> **WHAT NEEDS TO BE DONE**:
Your answer must hold only the lines below from the line containing "package seg_pkg;" through the line containing "the valid pulse.", each reproduced exactly.

> **ENTRIES PROVIDED**:

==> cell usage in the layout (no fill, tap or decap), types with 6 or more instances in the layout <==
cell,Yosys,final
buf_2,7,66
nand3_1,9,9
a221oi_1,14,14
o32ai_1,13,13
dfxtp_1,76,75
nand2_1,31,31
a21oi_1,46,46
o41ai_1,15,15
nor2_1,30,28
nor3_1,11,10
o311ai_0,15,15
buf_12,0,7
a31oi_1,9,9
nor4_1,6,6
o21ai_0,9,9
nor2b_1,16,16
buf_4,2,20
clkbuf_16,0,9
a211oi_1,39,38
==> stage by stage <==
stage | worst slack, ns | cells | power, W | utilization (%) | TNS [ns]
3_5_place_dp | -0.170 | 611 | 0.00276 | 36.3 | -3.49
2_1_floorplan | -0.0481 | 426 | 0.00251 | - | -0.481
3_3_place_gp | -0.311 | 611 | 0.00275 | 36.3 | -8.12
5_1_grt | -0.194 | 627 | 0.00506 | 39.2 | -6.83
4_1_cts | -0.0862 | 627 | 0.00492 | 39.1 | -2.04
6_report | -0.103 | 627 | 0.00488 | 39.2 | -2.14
`src/rtl/l1_tlb_attr_array.sv`:
```
// L1 TLB attribute store: per-entry permission/state bits, refill victim selection
// (first invalid entry, else tree pseudo-LRU), flush, single invalidate and dirty marking.
module l1_tlb_attr_array #(
    parameter int unsigned ENTRIES = 8,
    parameter int unsigned IDX_W   = 3
) (
    input  logic               i_clk,
    input  logic               i_reset,
    input  logic               i_refill_valid,
    input  logic               i_pte_v,
    input  logic               i_pte_u,
    input  logic               i_pte_w,
    input  logic               i_pte_x,
    input  logic               i_pte_r,
    input  logic               i_pte_d,
    input  logic               i_prot_w,
    input  logic               i_prot_x,
    input  logic               i_prot_r,
    input  logic               i_cacheable,
    input  logic               i_flush,
    input  logic               i_inv_one_valid,
    input  logic [IDX_W-1:0]   i_inv_one_idx,
    input  logic               i_hit_valid,
    input  logic [IDX_W-1:0]   i_hit_idx,
    input  logic               i_dirty_set_valid,
    input  logic [IDX_W-1:0]   i_dirty_set_idx,
    output logic [IDX_W-1:0]   o_refill_idx_c,
    output logic               o_full_c,
    output logic [ENTRIES-1:0] o_valid,
    output logic [ENTRIES-1:0] o_u,
    output logic [ENTRIES-1:0] o_sw,
    output logic [ENTRIES-1:0] o_sx,
    output logic [ENTRIES-1:0] o_sr,
    output logic [ENTRIES-1:0] o_xr,
    output logic [ENTRIES-1:0] o_cash,
    output logic [ENTRIES-1:0] o_dirty
);

    logic [ENTRIES-1:0] r_valid, r_u, r_sw, r_sx, r_sr, r_xr, r_cash, r_dirty;
    logic [ENTRIES-1:1] r_plru;
    logic [ENTRIES-1:1] w_plru_nxt;
    logic [IDX_W-1:0]   w_first_inv;
    logic [IDX_W-1:0]   w_plru_victim;
    logic [IDX_W-1:0]   w_victim;
    logic               w_leaf;

    // Walk from the root following each node's pointer down to a leaf.
    function automatic logic [IDX_W-1:0] plru_victim(input logic [ENTRIES-1:1] plru);
        logic [IDX_W:0] node;
        node = (IDX_W+1)'(1);
        for (int l = 0; l < int'(IDX_W); l++) begin
            node = {node[IDX_W-1:0], plru[node[IDX_W-1:0]]};
        end
        return node[IDX_W-1:0];
    endfunction

    // Point every node on the path to entry e away from the branch taken.
    function automatic logic [ENTRIES-1:1] plru_touch(input logic [ENTRIES-1:1] plru,
                                                       input logic [IDX_W-1:0]   e);
        logic [IDX_W:0]     path;
        logic [IDX_W:0]     node;
        logic [ENTRIES-1:1] res;
        res  = plru;
        path = {1'b1, e};
        for (int l = 0; l < int'(IDX_W); l++) begin
            node = path >> (int'(IDX_W) - l);
            res[node[IDX_W-1:0]] = ~e[int'(IDX_W) - 1 - l];
        end
        return res;
    endfunction

    always_comb begin
        w_first_inv = '0;
        for (int i = int'(ENTRIES) - 1; i >= 0; i--) begin
            if (!r_valid[i]) begin
                w_first_inv = IDX_W'(i);
            end
        end
        w_plru_victim = plru_victim(r_plru);
        w_victim      = (&r_valid) ? w_plru_victim : w_first_inv;
    end

    always_comb begin
        w_plru_nxt = r_plru;
        if (i_flush) begin
            w_plru_nxt = '0;
        end else if (i_refill_valid) begin
            w_plru_nxt = plru_touch(r_plru, w_victim);
        end else if (i_hit_valid) begin
            w_plru_nxt = plru_touch(r_plru, i_hit_idx);
        end
    end

    assign w_leaf = i_pte_v & (i_pte_r | (i_pte_x & ~i_pte_w));

    // Later assignments in this block take priority: flush > refill > invalidate/dirty-set.
    always_ff @(posedge i_clk) begin
        if (i_reset) begin
            r_valid <= '0;
            r_u     <= '0;
            r_sw    <= '0;
            r_sx    <= '0;
            r_sr    <= '0;
            r_xr    <= '0;
            r_cash  <= '0;
            r_dirty <= '0;
            r_plru  <= '0;
        end else begin
            r_plru <= w_plru_nxt;
            if (i_inv_one_valid) begin
                r_valid[i_inv_one_idx] <= 1'b0;
            end
            if (i_dirty_set_valid) begin
                r_dirty[i_dirty_set_idx] <= 1'b1;
            end
            if (i_refill_valid) begin
                r_valid[w_victim] <= 1'b1;
                r_u[w_victim]     <= i_pte_u;
                r_sw[w_victim]    <= w_leaf & i_pte_w & i_prot_w;
                r_sx[w_victim]    <= w_leaf & i_pte_x & i_prot_x;
                r_sr[w_victim]    <= w_leaf & i_pte_r & i_prot_r;
                r_xr[w_victim]    <= w_leaf & i_pte_x & i_prot_r;
                r_cash[w_victim]  <= i_cacheable;
                r_dirty[w_victim] <= i_pte_d;
            end
            if (i_flush) begin
                r_valid <= '0;
            end
        end
    end

    assign o_refill_idx_c = w_victim;
    assign o_full_c       = &r_valid;
    assign o_valid        = r_valid;
    assign o_u            = r_u;
    assign o_sw           = r_sw;
    assign o_sx           = r_sx;
    assign o_sr           = r_sr;
    assign o_xr           = r_xr;
    assign o_cash         = r_cash;
    assign o_dirty        = r_dirty;

endmodule

```
<file path="src/rtl/cpu_step_controller.sv">
`default_nettype none
// ============================================================================
// Module  : cpu_step_controller
// Brief   : Execute-enable sequencer for the single-cycle MIPS datapath
//           (free-run / single-step, input stall, halt latch, retire count).
// Revision: 1.0 - initial release
// ============================================================================
module cpu_step_controller #(
    parameter int DIV_W = 26,
    parameter int DIV0  = 50_000_000,
    parameter int DIV1  = 12_500_000,
    parameter int DIV2  = 1_000_000,
    parameter int DIV3  = 4
) (
    input  logic        clk,
    input  logic        rst,
    input  logic        mode_run,
    input  logic [1:0]  div_sel,
    input  logic        step_btn,
    input  logic        instr_in,
    input  logic        instr_out,
    input  logic        halt,
    output logic        cpu_en,
    output logic        out_strobe,
    output logic        waiting_in,
    output logic        halted,
    output logic [31:0] retired
);

    typedef enum logic [1:0] {
        S_RUN        = 2'd0,
        S_STEP       = 2'd1,
        S_INPUT_WAIT = 2'd2,
        S_HALTED     = 2'd3
    } state_t;

    localparam logic [DIV_W-1:0] c_last0 = DIV_W'(DIV0 - 1);
    localparam logic [DIV_W-1:0] c_last1 = DIV_W'(DIV1 - 1);
    localparam logic [DIV_W-1:0] c_last2 = DIV_W'(DIV2 - 1);
    localparam logic [DIV_W-1:0] c_last3 = DIV_W'(DIV3 - 1);

    state_t             r_state;
    state_t             w_next_state;
    state_t             w_mode_state;
    logic               r_btn_q;
    logic [DIV_W-1:0]   r_div;
    logic [DIV_W-1:0]   w_div_next;
    logic [DIV_W-1:0]   w_last;
    logic               w_tick;
    logic               w_press;
    logic               w_trig;
    logic               w_fire;
    logic               r_cpu_en;
    logic               r_out_strobe;
    logic               r_waiting_in;
    logic               r_halted;
    logic [31:0]        r_retired;

    always_comb begin
        w_last = c_last3;
        case (div_sel)
            2'd0:    w_last = c_last0;
            2'd1:    w_last = c_last1;
            2'd2:    w_last = c_last2;
            default: w_last = c_last3;
        endcase
    end

    // ">=" so that shrinking the period mid-count still ticks on the next cycle
    assign w_tick  = (r_div >= w_last);
    assign w_press = step_btn & ~r_btn_q;

    always_comb begin
        w_next_state = r_state;
        w_fire       = 1'b0;
        w_trig       = 1'b0;
        w_mode_state = mode_run ? S_RUN : S_STEP;
        case (r_state)
            S_RUN, S_STEP: begin
                w_trig       = (r_state == S_RUN) ? w_tick : w_press;
                w_next_state = w_mode_state;
                if (w_trig) begin
                    if (halt) begin
                        w_next_state = S_HALTED;
                    end else if (instr_in) begin
                        w_next_state = S_INPUT_WAIT;
                    end else begin
                        w_fire = 1'b1;
                    end
                end
            end
            S_INPUT_WAIT: begin
                if (w_press) begin
                    w_fire       = 1'b1;
                    w_next_state = w_mode_state;
                end
            end
            default: w_next_state = S_HALTED;
        endcase
    end

    // Divider only runs while staying in RUN; any other path parks it at zero
    assign w_div_next = (r_state == S_RUN && w_next_state == S_RUN && !w_tick)
                        ? r_div + DIV_W'(1) : '0;

    always_ff @(posedge clk) begin
        if (!rst) begin
            r_state      <= mode_run ? S_RUN : S_STEP;
            r_btn_q      <= 1'b0;
            r_div        <= '0;
            r_cpu_en     <= 1'b0;
            r_out_strobe <= 1'b0;
            r_waiting_in <= 1'b0;
            r_halted     <= 1'b0;
            r_retired    <= '0;
        end else begin
            r_state      <= w_next_state;
            r_btn_q      <= step_btn;
            r_div        <= w_div_next;
            r_cpu_en     <= w_fire;
            r_out_strobe <= w_fire & instr_out;
            r_waiting_in <= (w_next_state == S_INPUT_WAIT);
            r_halted     <= (w_next_state == S_HALTED);
            if (w_fire) begin
                r_retired <= r_retired + 32'd1;
            end
        end
    end

    assign cpu_en     = r_cpu_en;
    assign out_strobe = r_out_strobe;
    assign waiting_in = r_waiting_in;
    assign halted     = r_halted;
    assign retired    = r_retired;

endmodule
`default_nettype wire
</file>
===== src/rtl/blink_ctr_pkg.sv =====
// Shared types and helpers for the multi-channel blink/PWM counter array.
// Mode encoding matches the cfg_mode field written by the host decode logic.
package blink_ctr_pkg;

    typedef enum logic [1:0] {
        MODE_OFF     = 2'b00,
        MODE_UP      = 2'b01,
        MODE_UPDOWN  = 2'b10,
        MODE_ONESHOT = 2'b11
    } mode_t;

    localparam int MODE_W = 2;

    // A single channel still needs a one-bit select field.
    function automatic int ch_bits(input int n);
        return (n > 1) ? $clog2(n) : 1;
    endfunction

endpackage


===== src/rtl/blink_ctr_chan.sv =====
// One counter channel: mode/duty config, counter with direction and done,
// one-cycle wrap pulse and PWM compare output.
module blink_ctr_chan
    import blink_ctr_pkg::*;
#(
    parameter int WIDTH = 8
) (
    input  logic             clk,
    input  logic             rst_n,
    input  logic             tick,
    input  logic             wr,
    input  logic [1:0]       cfg_mode,
    input  logic [WIDTH-1:0] cfg_duty,
    output logic [WIDTH-1:0] cnt,
    output logic             blink,
    output logic             wrap,
    output logic             done
);

    localparam logic [WIDTH-1:0] MAX = '1;

    mode_t            mode;
    logic [WIDTH-1:0] duty;
    logic             dir;
    logic [WIDTH-1:0] up;
    logic [WIDTH-1:0] dn;

    assign up = cnt + WIDTH'(1);
    assign dn = cnt - WIDTH'(1);

    always_ff @(posedge clk) begin
        if (!rst_n) begin
            mode <= MODE_OFF;
            duty <= '0;
            cnt  <= '0;
            dir  <= 1'b0;
            done <= 1'b0;
            wrap <= 1'b0;
        end else if (wr) begin
            mode <= mode_t'(cfg_mode);
            duty <= cfg_duty;
            cnt  <= '0;
            dir  <= 1'b0;
            done <= 1'b0;
            wrap <= 1'b0;
        end else begin
            wrap <= 1'b0;
            if (tick) begin
                unique case (mode)
                    MODE_OFF: cnt <= '0;
                    MODE_UP: begin
                        cnt  <= up;
                        wrap <= (cnt == MAX);
                    end
                    // dir=0 climbs toward MAX, dir=1 descends toward 0
                    MODE_UPDOWN: begin
                        if (!dir) begin
                            cnt <= up;
                            if (up == MAX) begin
                                dir  <= 1'b1;
                                wrap <= 1'b1;
                            end
                        end else begin
                            cnt <= dn;
                            if (dn == '0) begin
                                dir  <= 1'b0;
                                wrap <= 1'b1;
                            end
                        end
                    end
                    MODE_ONESHOT: begin
                        if (!done) begin
                            cnt <= up;
                            if (up == MAX) begin
                                done <= 1'b1;
                                wrap <= 1'b1;
                            end
                        end
                    end
                    default: cnt <= cnt;
                endcase
            end
        end
    end

    assign blink = (mode != MODE_OFF) && (cnt < duty);

endmodule
--- config.mk ---
export PLATFORM = sky130hd
export DESIGN_NAME = btn_conditioner
export DESIGN_NICKNAME = d
export VERILOG_FILES = /design/src/rtl/btn_conditioner.sv
export SDC_FILE = /design/constraint.sdc
export NUM_CORES = 1
export LEC_CHECK = 0
export BUFFER_PORTS_ARGS = -buffer_cell sky130_fd_sc_hd__buf_2
export CELL_PAD_IN_SITES_DETAIL_PLACEMENT = 0
export CELL_PAD_IN_SITES_GLOBAL_PLACEMENT = 1
export CORE_MARGIN = 5
export CORE_UTILIZATION = 35
export DETAILED_ROUTE_END_ITERATION = 6
export PLACE_DENSITY = 0.71
export SLEW_MARGIN = 20
export SYNTH_ARGS = -nofsm -noshare
export SYNTH_HDL_FRONTEND = slang
export SYNTH_SLANG_ARGS = --single-unit
--- constraint.sdc ---
create_clock -name CLK -period 3.5 [get_ports CLK]
set_clock_uncertainty 0.1 [all_clocks]
set_input_delay 0.175 -clock CLK [delete_from_list [all_inputs] [get_ports CLK]]
set_output_delay 0.175 -clock CLK [all_outputs]
set_load 0.05 [all_outputs]
$ cat config.mk
export PLATFORM = sky130hd
export DESIGN_NAME = cordic_lut_loader
export DESIGN_NICKNAME = d
export VERILOG_FILES = /design/src/rtl/cordic_lut_loader.sv
export SDC_FILE = /design/constraint.sdc
export NUM_CORES = 1
export LEC_CHECK = 0
export BUFFER_PORTS_ARGS = -buffer_cell sky130_fd_sc_hd__buf_2
export CAP_MARGIN = 5
export CORE_MARGIN = 5
export CORE_UTILIZATION = 50
export CTS_CLUSTER_DIAMETER = 60
export CTS_CLUSTER_SIZE = 20
export DETAILED_ROUTE_END_ITERATION = 8
export GPL_ROUTABILITY_DRIVEN = 0
export GPL_TIMING_DRIVEN = 0
export HOLD_SLACK_MARGIN = 0.12
export MAX_ROUTING_LAYER = met4
export PLACE_DENSITY = 0.89
export SLEW_MARGIN = 30
export SYNTH_ARGS = -nofsm -noshare
export SYNTH_HDL_FRONTEND = slang
export SYNTH_SLANG_ARGS = --single-unit
$ cat constraint.sdc
create_clock -name clk -period 5.5 [get_ports clk]
set_input_delay 0.275 -clock clk [delete_from_list [all_inputs] [get_ports clk]]
set_output_delay 0.275 -clock clk [all_outputs]
set_load 0.01 [all_outputs]
--- config.mk ---
export PLATFORM = sky130hd
export DESIGN_NAME = seg_scan_decoder
export DESIGN_NICKNAME = d
export VERILOG_FILES = /design/src/rtl/seg_pkg.sv /design/src/rtl/seg_pattern_decode.sv /design/src/rtl/seg_scan_decoder.sv
export SDC_FILE = /design/constraint.sdc
export NUM_CORES = 1
export LEC_CHECK = 0
export CAP_MARGIN = 40
export CORE_MARGIN = 2
export CORE_UTILIZATION = 40
export CTS_CLUSTER_DIAMETER = 100
export DETAILED_ROUTE_END_ITERATION = 16
export GPL_ROUTABILITY_DRIVEN = 0
export PLACE_DENSITY_LB_ADDON = 0.25
export SLEW_MARGIN = 20
export SYNTH_ARGS = -nofsm -noshare
export SYNTH_HDL_FRONTEND = slang
export SYNTH_SLANG_ARGS = --single-unit
--- constraint.sdc ---
create_clock -name clk -period 2.5 [get_ports clk]
set_clock_uncertainty 0.2 [all_clocks]
set_input_delay 0.5 -clock clk [delete_from_list [all_inputs] [get_ports clk]]
set_output_delay 0.5 -clock clk [all_outputs]
set_load 0.01 [all_outputs]
--- src/rtl/seg_pkg.sv ---
// Shared definitions for the 7-segment scan receiver: segment table, FSM states, strobe helper.
package seg_pkg;

    localparam int SEG_WIDTH  = 7;
    localparam int MAX_DIGITS = 8;

    // Active-low segment codes, bit6=g .. bit0=a, indexed by the nibble they display.
    localparam logic [SEG_WIDTH-1:0] SEG_CODE [16] = '{
        7'h40, 7'h79, 7'h24, 7'h30, 7'h19, 7'h12, 7'h02, 7'h78,
        7'h00, 7'h18, 7'h08, 7'h03, 7'h46, 7'h21, 7'h06, 7'h0E
    };

    typedef enum logic [1:0] {
        IDLE,
        SETTLE,
        HOLD
    } state_t;

    // True when exactly one strobe is low; unused upper bits must be padded high.
    function automatic logic is_onehot_low(input logic [MAX_DIGITS-1:0] dig_n);
        int unsigned lows;
        lows = 0;
        for (int i = 0; i < MAX_DIGITS; i++) begin
            if (!dig_n[i]) lows++;
        end
        return (lows == 1);
    endfunction

endpackage

--- src/rtl/seg_pattern_decode.sv ---
// Purpose: map an active-low 7-segment pattern back to its hex nibble, flagging unknown codes.
// Latency: combinational.
// Backpressure: none.
module seg_pattern_decode
    import seg_pkg::*;
(
    input  logic [SEG_WIDTH-1:0] seg,
    output logic [3:0]           nibble,
    output logic                 invalid
);

    always_comb begin
        nibble  = 4'h0;
        invalid = 1'b1;
        for (int i = 0; i < 16; i++) begin
            if (seg == SEG_CODE[i]) begin
                nibble  = 4'(i);
                invalid = 1'b0;
            end
        end
    end

endmodule

--- src/rtl/seg_scan_decoder.sv ---
// Purpose: observe a multiplexed 7-segment bus and rebuild the displayed NDIGITS-digit hex value.
// Latency: SYNC_STAGES + STABLE_CYCLES from stable pins to digit capture, +1 to the valid pulse.
// Backpressure: none; free-running observer, outputs are pulses and held registers.
module seg_scan_decoder
    import seg_pkg::*;
#(
    parameter int NDIGITS       = 4,
    parameter int STABLE_CYCLES = 4,
    parameter int SYNC_STAGES   = 2
) (
    input  logic                   clk,
    input  logic                   rst_n,
    input  logic [SEG_WIDTH-1:0]   seg,
    input  logic [NDIGITS-1:0]     dig,
    output logic [4*NDIGITS-1:0]   value,
    output logic                   valid,
    output logic                   err,
    output logic [NDIGITS-1:0]     digit_err
);

    localparam int CW = $clog2(STABLE_CYCLES + 1);
    localparam int IW = $clog2(NDIGITS);

    logic [SEG_WIDTH-1:0]      seg_sync [SYNC_STAGES];
    logic [NDIGITS-1:0]        dig_sync [SYNC_STAGES];
    logic [SEG_WIDTH-1:0]      seg_s, seg_p;
    logic [NDIGITS-1:0]        dig_s, dig_p;
    logic [MAX_DIGITS-1:0]     dig_pad;
    logic [IW-1:0]             dig_idx;
    logic                      dig_ok, changed, cap, frame_done;
    logic [3:0]                nib;
    logic                      inv;
    logic [CW-1:0]             cnt;
    state_t                    state;
    logic [NDIGITS-1:0]        mask, mask_next;
    logic [NDIGITS-1:0][3:0]   shadow_nib;
    logic [NDIGITS-1:0]        shadow_err;

    always_ff @(posedge clk or negedge rst_n) begin
        if (!rst_n) begin
            for (int i = 0; i < SYNC_STAGES; i++) begin
                seg_sync[i] <= '1;
                dig_sync[i] <= '1;
            end
        end else begin
            seg_sync[0] <= seg;
            dig_sync[0] <= dig;
            for (int i = 1; i < SYNC_STAGES; i++) begin
                seg_sync[i] <= seg_sync[i-1];
                dig_sync[i] <= dig_sync[i-1];
            end
        end
    end

    assign seg_s = seg_sync[SYNC_STAGES-1];
    assign dig_s = dig_sync[SYNC_STAGES-1];

    seg_pattern_decode u_decode (
        .seg     (seg_s),
        .nibble  (nib),
        .invalid (inv)
    );

    always_comb begin
        dig_pad = '1;
        dig_pad[NDIGITS-1:0] = dig_s;
        dig_idx = '0;
        for (int i = 0; i < NDIGITS; i++) begin
            if (!dig_s[i]) dig_idx = IW'(i);
        end
    end

    assign dig_ok     = is_onehot_low(dig_pad);
    assign changed    = (seg_s != seg_p) || (dig_s != dig_p);
    assign cap        = (state == SETTLE) && !changed && (cnt == CW'(STABLE_CYCLES));
    assign frame_done = &mask;

    // A capture landing on the frame-complete cycle seeds the next frame's mask.
    always_comb begin
        mask_next = frame_done ? '0 : mask;
        if (cap) mask_next[dig_idx] = 1'b1;
    end

    always_ff @(posedge clk or negedge rst_n) begin
        if (!rst_n) begin
            state      <= IDLE;
            cnt        <= '0;
            seg_p      <= '1;
            dig_p      <= '1;
            mask       <= '0;
            shadow_nib <= '0;
            shadow_err <= '0;
            value      <= '0;
            valid      <= 1'b0;
            err        <= 1'b0;
            digit_err  <= '0;
        end else begin
            seg_p <= seg_s;
            dig_p <= dig_s;
            valid <= frame_done;
            err   <= cap && inv;
            mask  <= mask_next;

            if (frame_done) begin
                value     <= shadow_nib;
                digit_err <= shadow_err;
            end

            if (cap) begin
                shadow_nib[dig_idx] <= nib;
                shadow_err[dig_idx] <= inv;
            end

            case (state)
                IDLE: begin
                    if (dig_ok) begin
                        state <= SETTLE;
                        cnt   <= CW'(1);
                    end else begin
                        cnt   <= '0;
                    end
                end
                SETTLE: begin
                    if (changed) begin
                        if (dig_ok) begin
                            cnt   <= CW'(1);
                        end else begin
                            state <= IDLE;
                            cnt   <= '0;
                        end
                    end else if (cap) begin
                        state <= HOLD;
                    end else begin
                        cnt   <= cnt + CW'(1);
                    end
                end
                HOLD: begin
                    // Counter stays saturated until the bus moves.
                    if (changed) begin
                        if (dig_ok) begin
                            state <= SETTLE;
                            cnt   <= CW'(1);
                        end else begin
                            state <= IDLE;
                            cnt   <= '0;
                        end
                    end
                end
                default: begin
                    state <= IDLE;
                    cnt   <= '0;
                end
            endcase
        end
    end

endmodule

> **SOLUTION TO THE EXERCISE**:
package seg_pkg;

    localparam int SEG_WIDTH  = 7;
    localparam int MAX_DIGITS = 8;

    // Active-low segment codes, bit6=g .. bit0=a, indexed by the nibble they display.
    localparam logic [SEG_WIDTH-1:0] SEG_CODE [16] = '{
        7'h40, 7'h79, 7'h24, 7'h30, 7'h19, 7'h12, 7'h02, 7'h78,
        7'h00, 7'h18, 7'h08, 7'h03, 7'h46, 7'h21, 7'h06, 7'h0E
    };

    typedef enum logic [1:0] {
        IDLE,
        SETTLE,
        HOLD
    } state_t;

    // True when exactly one strobe is low; unused upper bits must be padded high.
    function automatic logic is_onehot_low(input logic [MAX_DIGITS-1:0] dig_n);
        int unsigned lows;
        lows = 0;
        for (int i = 0; i < MAX_DIGITS; i++) begin
            if (!dig_n[i]) lows++;
        end
        return (lows == 1);
    endfunction

endpackage

--- src/rtl/seg_pattern_decode.sv ---
// Purpose: map an active-low 7-segment pattern back to its hex nibble, flagging unknown codes.
// Latency: combinational.
// Backpressure: none.
module seg_pattern_decode
    import seg_pkg::*;
(
    input  logic [SEG_WIDTH-1:0] seg,
    output logic [3:0]           nibble,
    output logic                 invalid
);

    always_comb begin
        nibble  = 4'h0;
        invalid = 1'b1;
        for (int i = 0; i < 16; i++) begin
            if (seg == SEG_CODE[i]) begin
                nibble  = 4'(i);
                invalid = 1'b0;
            end
        end
    end

endmodule

--- src/rtl/seg_scan_decoder.sv ---
// Purpose: observe a multiplexed 7-segment bus and rebuild the displayed NDIGITS-digit hex value.
// Latency: SYNC_STAGES + STABLE_CYCLES from stable pins to digit capture, +1 to the valid pulse.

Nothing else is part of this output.